TASK PROMPT
Each line of the records that holds the word "floorplanning" should be copied out.

DATA EXCERPTS
------------------------------------

`flow/run.sh`:
```
#!/bin/bash
# OpenROAD 26Q1-2900-gdf79404cd8, Yosys 0.63+post, stock flow scripts
make -C /OpenROAD-flow-scripts/flow DESIGN_CONFIG=/design/flow/config.mk WORK_HOME=/design/flow/orfs finish
```
`flow/config.mk`:
```
export PLATFORM = sky130hd
export DESIGN_NAME = ID_EX
export DESIGN_NICKNAME = ID_EX
export VERILOG_FILES = /design/flow/design.v
export SDC_FILE = /design/flow/constraint.sdc
export NUM_CORES = 4
export LEC_CHECK = 1
export CORE_AREA = 10 10 205 205
export DIE_AREA = 0 0 215 215
```
`flow/constraint.sdc`:
```
current_design ID_EX

set clk_period 1.0
set clk_io_pct 0.2

create_clock -name clk0 -period $clk_period [get_ports {clk_i}]

set non_clock_inputs [all_inputs -no_clocks]
set_input_delay [expr $clk_period * $clk_io_pct] -clock clk0 $non_clock_inputs
set_output_delay [expr $clk_period * $clk_io_pct] -clock clk0 [all_outputs]
```
`flow/design.v`:
```
module ID_EX
(
    clk_i,
    rst_i,
    flush_i,
    RegWrite_i,
    MemtoReg_i,
    MemRead_i,
    MemWrite_i,
    Branch_i,
    ALUOp_i,
    ALUSrc_i,
    data1_i,
    data2_i,
    Imm_i,
    funct_i,
    RS1addr_i,
    RS2addr_i,
    RDaddr_i,
    PC_i, 
    RegWrite_o,
    MemtoReg_o,
    MemRead_o,
    MemWrite_o,
    Branch_o,
    ALUOp_o,
    ALUSrc_o,
    data1_o,
    data2_o,
    Imm_o,
    funct_o,
    RS1addr_o,
    RS2addr_o,
    RDaddr_o, 
    PC_o
);
input   clk_i;
input   rst_i;
input   flush_i;
input   RegWrite_i;
input   MemtoReg_i;
input   MemRead_i;
input   MemWrite_i;
input   Branch_i;
input   [1:0]   ALUOp_i;
input   ALUSrc_i;
input   [31:0]  data1_i;
input   [31:0]  data2_i;
input   [31:0]  Imm_i;
input   [9:0]   funct_i;
input   [4:0]   RS1addr_i;
input   [4:0]   RS2addr_i;
input   [4:0]   RDaddr_i;
input   [31:0]      PC_i;
output  RegWrite_o;
output  MemtoReg_o;
output  MemRead_o;
output  MemWrite_o;
output  Branch_o;
output  [1:0]   ALUOp_o;
output  ALUSrc_o;
output  [31:0]  data1_o;
output  [31:0]  data2_o;
output  [31:0]  Imm_o;
output  [9:0]   funct_o;
output  [4:0]   RS1addr_o;
output  [4:0]   RS2addr_o;
output  [4:0]   RDaddr_o;
output  [31:0]      PC_o;
reg             RegWrite_o;
reg             MemtoReg_o;
reg             MemRead_o;
reg             MemWrite_o;
reg             Branch_o;
reg     [1:0]   ALUOp_o;
reg             ALUSrc_o;
reg     [31:0]  data1_o; 
reg     [31:0]  data2_o;
reg     [31:0]  Imm_o;
reg     [9:0]   funct_o;
reg     [4:0]   RS1addr_o;
reg     [4:0]   RS2addr_o;
reg     [4:0]   RDaddr_o;
reg     [31:0]  PC_o;
always@(posedge clk_i or negedge rst_i) begin
    if(~rst_i)begin
        RegWrite_o <= 0;
        MemtoReg_o <= 0;
        MemRead_o <= 0;
        MemWrite_o <= 0;
        Branch_o <= 0;
        ALUOp_o <= 2'b0;
        ALUSrc_o <= 0;
        data1_o <= 32'b0;
        data2_o <= 32'b0;
        Imm_o <= 32'b0;
        funct_o <= 10'b0;
        RS1addr_o <= 5'b0;
        RS2addr_o <= 5'b0;
        RDaddr_o <= 5'b0;
        PC_o <= 32'b0;
    end
    else begin
        RegWrite_o <= RegWrite_i;
        MemtoReg_o <= MemtoReg_i;
        MemRead_o <= MemRead_i;
        MemWrite_o <= MemWrite_i;
        Branch_o <= Branch_i;
        ALUOp_o <= ALUOp_i;
        ALUSrc_o <= ALUSrc_i;
        data1_o <= data1_i;
        data2_o <= data2_i;
        Imm_o <= Imm_i;
        funct_o <= funct_i;
        RS1addr_o <= RS1addr_i;
        RS2addr_o <= RS2addr_i;
        RDaddr_o <= RDaddr_i;
        PC_o <= PC_i;
        if(flush_i)begin
            RegWrite_o <= 0;
            MemtoReg_o <= 0;
            MemRead_o <= 0;
            MemWrite_o <= 0;
            Branch_o <= 0;
            ALUOp_o <= 2'b0;
            ALUSrc_o <= 0;
            data1_o <= 32'b0;
            data2_o <= 32'b0;
            Imm_o <= 32'b0;
            funct_o <= 10'b0;
            RS1addr_o <= 5'b0;
            RS2addr_o <= 5'b0;
            RDaddr_o <= 5'b0;
            PC_o <= 32'b0;
        end
    end
end
endmodule
```
==> out/metrics.csv <==
stage,metric,value,unit
routing,routedWlPerCell,15.53,um
clock_network,ctsHtreeMaxLevel,4,
final_layout,register_area,4029,um^2
floorplanning,io_pins,325,
status,status,"finished, violations left",
power,p_sw,3.455,mW
synthesis,xor_share,0,%
global_routing,antenna_found_initial,0,
clock_network,cts_buffers,17,
synthesis,simple_gate_share,24.46,%
timing,setup_ws,-143.0,ps
power,p_sw_share,22.55,%
power,pwr-share-seq,45.1,%
final_layout,layout-drive-gt1-share,43.10,%
synthesis,ys_seq_share,71.27,%
placed_design,dp_hpwl,14820,um
timing,rsz0062_at_grt,yes,
setup_path,crit_family,flip-flops,
synthesis,ys_sh_aoi,0,%
floorplanning,die_w,215,um
setup_path,critical-path-max-stage-delay,390,ps
routing,first_pass_iters,3,
routing,drt-total-wl,18850,um
clock_network,postCtsSetupBuffers,0,
synthesis,yosys_area,5653,um^2
synthesis,synthTopLogicFamily,simple AND/OR/NAND/NOR gates,
routing,antenna_cells,0,
power,total_power,15.32,mW
clock_network,clock-sinks,161,
timing,slew_headroom,78.62,%
timing,post-route-min-period,1143,ps
final_layout,fin_cells,1214,
clock_network,cts_max_path_buffers,2,
final_layout,logic_area,1383,um^2
synthesis,syn_avg_cell_area,16.63,um^2
status,violations,setup timing,
final_layout,n_fill_cell,4002,
timing,fmax,0.8749,GHz
final_layout,utilization,25.13,%
setup_path,start_kind,register,
global_routing,grt-ovfl-total,0,
routing,drc,0,
power,vdd_drop_max,1141,uV
floorplanning,core_area,37580,um^2
routing,vias,3648,
setup_path,cp.required,800,ps
setup_path,cp_cell_sequence,buf_2,
synthesis,syn_inst,340,
placed_design,gp_congestion,0.7680,
clock_network,tritoncts,done,
clock_network,clock-root-buffer,clkbuf_16,
synthesis,ys_sh_adder,0,%
synthesis,ys_warn_count,1,
setup_path,cp_slowest_cell,dfrtp_1,
synthesis,synthMuxAreaShare,0,%
global_routing,grt_pass1_wl,27980,um
power,clockPowerShare,43.6,%
floorplanning,dieArea,46230,um^2
flow_run,max-cap-violations,0,
routing,drt_iter0_drc,67,
global_routing,grt_usage,8.116,%
power,p_per_area,1623,nW/um^2
clock_network,clkTransAtPathRegs,60,ps
routing,ant_nets,0,
final_layout,final_cell_mix,"161 x dfrtp_1, 161 x clkdlybuf4s50_1, 157 x buf_2",
timing,tightest_slew,320.6,ps
floorplanning,std_cell_rows,71,
setup_path,cp-startpoint,PC_o[23],
synthesis,synth_cell_types,8,
timing,finalHoldViolations,0,
hold_path,hold_path.class,primary input to async pin,
setup_path,worstPathMaxFanout,1,
setup_path,critPathCaptureType,output port,
timing,period_used_share,114.3,%
placed_design,numPortBuffers,324,
synthesis,syn_area,5653,um^2
routing,routed_via_density,3.005,
timing,setup_viol_count_final,161,
final_layout,syn2layout_area_growth,67.04,%
synthesis,ys_cells,340,
power,internal-power,11.87,mW
floorplanning,die_y,215,um
global_routing,grt_max_degree,51,
power,combPwrFrac,11.3,%
setup_path,path_class,register to output port,
floorplanning,fp_util,15.04,%
power,p_leak,4.524,nW
flow_run,warning_count,27,
setup_path,cp.arrival,940,ps
synthesis,ys_ff,161,
placed_design,dpl.cell_count,1183,
global_routing,grt_pass1_vias,4074,
timing,slew_violations,0,
setup_path,cp.buffers_inverters,1,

------------------------------------

EXERCISE RESPONSE
floorplanning,io_pins,325,
floorplanning,die_w,215,um
floorplanning,core_area,37580,um^2
floorplanning,dieArea,46230,um^2
floorplanning,std_cell_rows,71,
floorplanning,die_y,215,um
floorplanning,fp_util,15.04,%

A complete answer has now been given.